- _Task requirements_
Going line by line through the listing below, count those with the string "buffers" and answer with the number alone.

- _Task inputs_
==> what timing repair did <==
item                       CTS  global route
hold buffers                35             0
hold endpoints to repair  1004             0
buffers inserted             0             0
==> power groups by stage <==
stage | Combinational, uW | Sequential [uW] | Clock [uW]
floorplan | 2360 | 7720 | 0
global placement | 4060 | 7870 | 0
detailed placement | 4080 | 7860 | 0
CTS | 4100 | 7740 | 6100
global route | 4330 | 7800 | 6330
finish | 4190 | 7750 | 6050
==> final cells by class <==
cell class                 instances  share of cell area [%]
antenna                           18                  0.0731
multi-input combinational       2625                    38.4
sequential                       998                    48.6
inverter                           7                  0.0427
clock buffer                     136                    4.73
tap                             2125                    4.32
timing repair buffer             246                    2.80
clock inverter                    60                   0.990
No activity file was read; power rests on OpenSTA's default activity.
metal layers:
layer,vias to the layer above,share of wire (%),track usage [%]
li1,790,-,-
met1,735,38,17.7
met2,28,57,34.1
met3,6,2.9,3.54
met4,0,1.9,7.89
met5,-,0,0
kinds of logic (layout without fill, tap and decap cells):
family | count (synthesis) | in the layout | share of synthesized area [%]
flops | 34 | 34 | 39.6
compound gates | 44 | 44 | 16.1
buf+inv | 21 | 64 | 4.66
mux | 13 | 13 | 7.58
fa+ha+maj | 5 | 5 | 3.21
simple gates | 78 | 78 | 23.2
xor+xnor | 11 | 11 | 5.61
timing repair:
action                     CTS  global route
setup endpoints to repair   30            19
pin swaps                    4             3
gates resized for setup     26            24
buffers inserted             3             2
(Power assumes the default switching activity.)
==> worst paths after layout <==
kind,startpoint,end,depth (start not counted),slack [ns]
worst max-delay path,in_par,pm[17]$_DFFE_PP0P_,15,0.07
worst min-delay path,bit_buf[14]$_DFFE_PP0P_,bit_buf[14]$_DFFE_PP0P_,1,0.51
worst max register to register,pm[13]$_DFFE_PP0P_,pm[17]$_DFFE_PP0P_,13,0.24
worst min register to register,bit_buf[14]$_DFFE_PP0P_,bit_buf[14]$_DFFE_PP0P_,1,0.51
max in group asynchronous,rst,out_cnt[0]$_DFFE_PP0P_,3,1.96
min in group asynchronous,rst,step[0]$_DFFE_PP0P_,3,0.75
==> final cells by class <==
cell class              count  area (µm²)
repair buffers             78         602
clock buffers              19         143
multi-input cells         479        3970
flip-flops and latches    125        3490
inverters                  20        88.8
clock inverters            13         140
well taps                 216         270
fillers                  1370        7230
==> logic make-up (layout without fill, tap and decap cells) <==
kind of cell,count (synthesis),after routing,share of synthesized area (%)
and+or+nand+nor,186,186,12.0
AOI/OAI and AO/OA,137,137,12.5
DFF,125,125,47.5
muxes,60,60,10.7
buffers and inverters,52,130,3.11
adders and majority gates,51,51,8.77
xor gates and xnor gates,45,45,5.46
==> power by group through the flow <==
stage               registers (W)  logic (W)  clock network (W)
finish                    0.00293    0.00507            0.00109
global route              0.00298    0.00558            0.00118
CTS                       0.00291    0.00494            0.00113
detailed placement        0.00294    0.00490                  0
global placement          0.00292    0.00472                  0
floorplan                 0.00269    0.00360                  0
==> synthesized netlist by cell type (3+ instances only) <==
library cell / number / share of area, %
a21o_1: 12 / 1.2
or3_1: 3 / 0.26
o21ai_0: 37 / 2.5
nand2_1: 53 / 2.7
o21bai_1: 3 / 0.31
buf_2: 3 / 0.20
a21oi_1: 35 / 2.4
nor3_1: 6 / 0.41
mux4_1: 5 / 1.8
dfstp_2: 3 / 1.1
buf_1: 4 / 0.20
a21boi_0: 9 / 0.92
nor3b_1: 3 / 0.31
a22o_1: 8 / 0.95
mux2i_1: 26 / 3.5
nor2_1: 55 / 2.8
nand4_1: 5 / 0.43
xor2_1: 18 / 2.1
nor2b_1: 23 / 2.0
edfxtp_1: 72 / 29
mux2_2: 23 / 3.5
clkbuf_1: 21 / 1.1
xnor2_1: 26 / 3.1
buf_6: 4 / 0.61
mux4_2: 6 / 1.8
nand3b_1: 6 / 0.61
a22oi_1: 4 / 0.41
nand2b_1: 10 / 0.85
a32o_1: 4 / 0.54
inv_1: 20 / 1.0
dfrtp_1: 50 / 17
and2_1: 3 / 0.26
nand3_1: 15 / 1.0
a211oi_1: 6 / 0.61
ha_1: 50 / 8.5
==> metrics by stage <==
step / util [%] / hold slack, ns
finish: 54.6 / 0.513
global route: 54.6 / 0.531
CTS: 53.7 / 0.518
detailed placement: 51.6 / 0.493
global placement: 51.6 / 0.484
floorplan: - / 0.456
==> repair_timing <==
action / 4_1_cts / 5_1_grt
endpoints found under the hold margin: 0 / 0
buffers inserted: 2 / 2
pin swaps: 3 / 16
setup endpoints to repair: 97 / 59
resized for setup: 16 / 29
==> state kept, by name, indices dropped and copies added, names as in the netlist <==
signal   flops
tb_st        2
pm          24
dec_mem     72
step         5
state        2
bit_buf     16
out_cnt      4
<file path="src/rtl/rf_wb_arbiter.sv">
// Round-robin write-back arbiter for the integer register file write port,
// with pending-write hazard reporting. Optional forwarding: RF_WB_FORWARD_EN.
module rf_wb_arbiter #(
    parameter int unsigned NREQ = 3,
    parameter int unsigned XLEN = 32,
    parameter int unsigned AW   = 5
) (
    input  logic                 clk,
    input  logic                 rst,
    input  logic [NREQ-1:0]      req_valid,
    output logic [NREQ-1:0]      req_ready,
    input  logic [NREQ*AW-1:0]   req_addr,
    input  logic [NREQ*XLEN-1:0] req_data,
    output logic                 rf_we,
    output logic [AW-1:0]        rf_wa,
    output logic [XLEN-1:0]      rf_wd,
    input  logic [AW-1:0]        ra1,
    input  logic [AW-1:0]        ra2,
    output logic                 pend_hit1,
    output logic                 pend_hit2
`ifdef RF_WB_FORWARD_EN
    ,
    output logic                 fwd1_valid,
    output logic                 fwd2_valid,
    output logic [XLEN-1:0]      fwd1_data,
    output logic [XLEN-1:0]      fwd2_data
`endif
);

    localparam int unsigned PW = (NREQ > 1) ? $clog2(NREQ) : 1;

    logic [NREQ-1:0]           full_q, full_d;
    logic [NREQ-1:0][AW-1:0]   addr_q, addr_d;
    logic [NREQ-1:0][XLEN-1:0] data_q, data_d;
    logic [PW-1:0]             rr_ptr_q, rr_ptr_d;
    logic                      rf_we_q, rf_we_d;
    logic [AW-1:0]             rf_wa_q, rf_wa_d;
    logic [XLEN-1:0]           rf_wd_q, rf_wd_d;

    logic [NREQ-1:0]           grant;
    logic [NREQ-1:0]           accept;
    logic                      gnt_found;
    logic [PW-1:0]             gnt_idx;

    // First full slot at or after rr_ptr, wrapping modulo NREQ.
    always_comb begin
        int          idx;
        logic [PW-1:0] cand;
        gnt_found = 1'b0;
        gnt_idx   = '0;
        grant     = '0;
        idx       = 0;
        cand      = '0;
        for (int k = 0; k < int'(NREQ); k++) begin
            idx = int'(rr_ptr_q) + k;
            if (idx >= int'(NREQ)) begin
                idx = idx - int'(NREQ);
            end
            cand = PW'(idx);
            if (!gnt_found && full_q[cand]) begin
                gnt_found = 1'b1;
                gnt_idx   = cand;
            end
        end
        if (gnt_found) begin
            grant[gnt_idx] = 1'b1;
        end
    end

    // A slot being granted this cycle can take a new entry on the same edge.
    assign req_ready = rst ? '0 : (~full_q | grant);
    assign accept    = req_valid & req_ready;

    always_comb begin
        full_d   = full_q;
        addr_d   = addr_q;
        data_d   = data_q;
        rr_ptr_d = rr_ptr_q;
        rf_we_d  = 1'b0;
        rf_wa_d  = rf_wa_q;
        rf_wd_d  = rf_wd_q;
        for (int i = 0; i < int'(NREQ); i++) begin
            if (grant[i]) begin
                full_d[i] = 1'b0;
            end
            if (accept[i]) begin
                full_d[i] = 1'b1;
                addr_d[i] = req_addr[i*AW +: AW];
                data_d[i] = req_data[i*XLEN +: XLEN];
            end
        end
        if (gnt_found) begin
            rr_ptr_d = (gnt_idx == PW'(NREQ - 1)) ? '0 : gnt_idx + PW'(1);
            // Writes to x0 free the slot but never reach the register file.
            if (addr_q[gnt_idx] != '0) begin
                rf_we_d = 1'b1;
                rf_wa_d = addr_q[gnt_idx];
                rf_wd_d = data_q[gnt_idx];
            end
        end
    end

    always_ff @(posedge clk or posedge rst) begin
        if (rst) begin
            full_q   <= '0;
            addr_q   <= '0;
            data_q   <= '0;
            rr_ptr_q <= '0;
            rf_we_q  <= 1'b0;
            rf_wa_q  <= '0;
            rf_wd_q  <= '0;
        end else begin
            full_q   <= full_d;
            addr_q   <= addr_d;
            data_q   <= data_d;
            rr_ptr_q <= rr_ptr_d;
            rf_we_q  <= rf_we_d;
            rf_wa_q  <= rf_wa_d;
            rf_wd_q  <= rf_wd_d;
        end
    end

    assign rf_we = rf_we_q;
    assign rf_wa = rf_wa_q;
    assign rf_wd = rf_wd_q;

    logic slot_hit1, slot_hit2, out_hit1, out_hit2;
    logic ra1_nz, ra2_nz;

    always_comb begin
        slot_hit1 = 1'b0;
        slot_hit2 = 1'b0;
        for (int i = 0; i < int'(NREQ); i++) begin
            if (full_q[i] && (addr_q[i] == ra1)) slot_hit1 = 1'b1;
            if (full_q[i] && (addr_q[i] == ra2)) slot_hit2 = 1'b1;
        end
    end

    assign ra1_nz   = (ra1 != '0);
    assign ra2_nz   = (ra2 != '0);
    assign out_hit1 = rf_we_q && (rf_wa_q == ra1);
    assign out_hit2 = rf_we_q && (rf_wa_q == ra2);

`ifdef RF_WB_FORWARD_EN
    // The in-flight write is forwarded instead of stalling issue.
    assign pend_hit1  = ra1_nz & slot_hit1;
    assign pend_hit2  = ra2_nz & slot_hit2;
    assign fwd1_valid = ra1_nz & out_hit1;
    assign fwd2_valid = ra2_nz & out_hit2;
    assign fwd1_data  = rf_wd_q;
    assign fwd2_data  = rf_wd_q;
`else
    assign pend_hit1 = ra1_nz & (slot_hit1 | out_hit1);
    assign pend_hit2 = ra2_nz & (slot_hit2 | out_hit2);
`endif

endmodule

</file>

- _Output below_
7